**Activity:**
What is the number of lines in the data that contain "instances"? Respond with nothing else.

**Information given:**
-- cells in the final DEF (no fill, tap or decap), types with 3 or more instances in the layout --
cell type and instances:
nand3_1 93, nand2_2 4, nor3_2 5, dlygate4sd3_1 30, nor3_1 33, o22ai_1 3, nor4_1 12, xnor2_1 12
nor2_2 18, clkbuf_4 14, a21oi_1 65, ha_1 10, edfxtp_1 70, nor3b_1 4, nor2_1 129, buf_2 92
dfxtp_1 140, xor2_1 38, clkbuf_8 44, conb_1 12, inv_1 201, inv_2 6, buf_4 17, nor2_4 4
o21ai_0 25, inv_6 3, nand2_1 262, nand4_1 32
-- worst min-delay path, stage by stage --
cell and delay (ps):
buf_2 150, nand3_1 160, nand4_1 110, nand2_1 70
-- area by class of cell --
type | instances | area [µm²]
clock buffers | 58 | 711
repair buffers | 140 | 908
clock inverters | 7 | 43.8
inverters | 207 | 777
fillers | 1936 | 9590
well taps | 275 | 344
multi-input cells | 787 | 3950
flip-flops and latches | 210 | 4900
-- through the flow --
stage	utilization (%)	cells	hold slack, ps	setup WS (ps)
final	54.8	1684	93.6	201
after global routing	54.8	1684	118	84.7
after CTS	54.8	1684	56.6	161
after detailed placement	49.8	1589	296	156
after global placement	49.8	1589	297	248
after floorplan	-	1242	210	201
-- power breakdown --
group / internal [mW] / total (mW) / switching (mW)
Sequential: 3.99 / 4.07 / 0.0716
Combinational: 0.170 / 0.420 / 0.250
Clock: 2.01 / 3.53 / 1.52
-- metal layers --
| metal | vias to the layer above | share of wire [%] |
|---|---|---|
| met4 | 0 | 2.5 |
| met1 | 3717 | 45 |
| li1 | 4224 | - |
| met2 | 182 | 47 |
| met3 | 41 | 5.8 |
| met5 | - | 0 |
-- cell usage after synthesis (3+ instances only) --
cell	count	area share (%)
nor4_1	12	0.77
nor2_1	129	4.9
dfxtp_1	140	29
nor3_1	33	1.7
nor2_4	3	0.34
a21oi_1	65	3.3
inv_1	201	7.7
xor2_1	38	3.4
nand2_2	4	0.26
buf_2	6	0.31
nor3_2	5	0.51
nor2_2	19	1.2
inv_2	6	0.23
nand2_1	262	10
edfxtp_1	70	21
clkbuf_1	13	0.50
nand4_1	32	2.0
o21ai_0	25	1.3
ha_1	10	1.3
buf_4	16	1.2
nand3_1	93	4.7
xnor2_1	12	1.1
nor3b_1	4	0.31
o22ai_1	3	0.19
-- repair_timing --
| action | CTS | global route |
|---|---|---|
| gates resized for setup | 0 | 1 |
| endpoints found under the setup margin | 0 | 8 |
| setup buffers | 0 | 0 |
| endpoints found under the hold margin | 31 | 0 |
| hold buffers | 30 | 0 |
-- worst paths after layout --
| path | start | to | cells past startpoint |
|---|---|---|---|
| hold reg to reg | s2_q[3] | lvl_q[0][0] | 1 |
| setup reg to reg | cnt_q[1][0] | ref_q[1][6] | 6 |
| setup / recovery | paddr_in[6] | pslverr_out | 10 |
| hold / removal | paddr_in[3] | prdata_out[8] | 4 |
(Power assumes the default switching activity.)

**Answer to the problem:**
4